Games are visual media, and character design is a legitimate part of critical discussion. Players can reasonably disagree with artistic direction, tone, or how a character is visually presented. That is part of how audiences engage with creative work.
What stands out in cases like Laufey is not that appearance is discussed, but how quickly it becomes the dominant framing of the character’s value in the game.
This is particularly visible in how female protagonists are received compared to male protagonists. Male leads are frequently discussed in terms of strength, narrative role, gameplay function, or personality. Female leads are far more likely to have their appearance positioned at the centre of early reaction cycles.

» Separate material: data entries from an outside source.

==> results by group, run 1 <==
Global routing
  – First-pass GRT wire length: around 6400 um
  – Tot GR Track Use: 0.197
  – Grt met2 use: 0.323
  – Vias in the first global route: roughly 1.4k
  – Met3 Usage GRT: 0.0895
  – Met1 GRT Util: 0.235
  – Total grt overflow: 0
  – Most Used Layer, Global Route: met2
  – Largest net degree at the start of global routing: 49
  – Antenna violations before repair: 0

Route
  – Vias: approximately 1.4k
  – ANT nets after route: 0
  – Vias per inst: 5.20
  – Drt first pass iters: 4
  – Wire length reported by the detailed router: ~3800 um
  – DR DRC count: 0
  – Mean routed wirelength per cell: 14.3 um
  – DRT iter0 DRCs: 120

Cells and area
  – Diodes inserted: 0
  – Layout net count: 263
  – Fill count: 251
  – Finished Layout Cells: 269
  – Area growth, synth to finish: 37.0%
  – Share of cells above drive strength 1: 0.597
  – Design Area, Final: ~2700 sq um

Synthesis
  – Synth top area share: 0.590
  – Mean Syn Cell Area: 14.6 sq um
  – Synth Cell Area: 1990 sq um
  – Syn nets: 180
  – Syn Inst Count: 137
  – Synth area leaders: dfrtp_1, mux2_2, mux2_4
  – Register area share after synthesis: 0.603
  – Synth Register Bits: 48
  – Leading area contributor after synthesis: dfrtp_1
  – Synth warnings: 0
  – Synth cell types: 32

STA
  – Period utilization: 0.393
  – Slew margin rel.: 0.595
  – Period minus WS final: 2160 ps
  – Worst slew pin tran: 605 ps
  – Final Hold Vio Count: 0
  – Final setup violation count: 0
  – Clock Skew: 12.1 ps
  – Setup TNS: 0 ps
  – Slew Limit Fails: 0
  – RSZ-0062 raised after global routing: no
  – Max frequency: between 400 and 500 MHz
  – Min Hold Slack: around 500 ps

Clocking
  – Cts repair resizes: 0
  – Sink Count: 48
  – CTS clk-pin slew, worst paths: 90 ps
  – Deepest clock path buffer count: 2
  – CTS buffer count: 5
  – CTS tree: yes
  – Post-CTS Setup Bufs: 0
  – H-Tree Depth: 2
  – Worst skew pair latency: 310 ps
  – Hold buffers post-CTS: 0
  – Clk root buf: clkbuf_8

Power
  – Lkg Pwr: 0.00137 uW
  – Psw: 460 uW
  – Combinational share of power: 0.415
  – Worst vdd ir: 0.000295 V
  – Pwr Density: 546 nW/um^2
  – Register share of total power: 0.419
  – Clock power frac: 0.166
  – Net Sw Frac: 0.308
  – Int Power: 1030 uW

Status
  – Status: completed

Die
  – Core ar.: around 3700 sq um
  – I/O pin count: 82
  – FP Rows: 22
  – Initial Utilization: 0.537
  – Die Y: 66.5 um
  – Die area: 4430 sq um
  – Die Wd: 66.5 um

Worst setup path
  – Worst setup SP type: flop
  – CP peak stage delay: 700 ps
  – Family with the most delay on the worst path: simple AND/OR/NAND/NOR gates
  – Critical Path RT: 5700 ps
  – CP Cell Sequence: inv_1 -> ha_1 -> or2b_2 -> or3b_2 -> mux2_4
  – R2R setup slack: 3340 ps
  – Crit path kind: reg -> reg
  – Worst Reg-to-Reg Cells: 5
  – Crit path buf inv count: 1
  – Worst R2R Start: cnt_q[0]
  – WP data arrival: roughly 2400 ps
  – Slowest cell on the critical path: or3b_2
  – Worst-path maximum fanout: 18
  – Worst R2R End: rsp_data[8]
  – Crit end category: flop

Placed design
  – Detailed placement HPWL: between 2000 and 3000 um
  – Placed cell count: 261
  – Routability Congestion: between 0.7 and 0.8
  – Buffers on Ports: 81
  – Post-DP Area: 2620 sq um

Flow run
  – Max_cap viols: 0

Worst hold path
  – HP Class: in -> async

That difference matters, even when individual comments are not overtly hostile.
Because it reveals a set of expectations about what women in games are supposed to be.
A Pattern That Has Appeared Before
Laufey is not an isolated case. Similar reactions have followed Aloy in Horizon Forbidden West, Abby in The Last of Us Part II, and the protagonist of the upcoming Fable reboot. In each case, discussion about facial structure, realism, or attractiveness became one of the most visible parts of the online response.
These conversations are rarely identical in tone or intent. Some are grounded in personal taste. Some are framed as critique of visual direction. Some spill into broader culture war commentary. But taken together, they form a pattern that is difficult to ignore.
When female protagonists are introduced, appearance becomes one of the most amplified talking points. Not always and not universally, but consistently enough to shape the discourse around them.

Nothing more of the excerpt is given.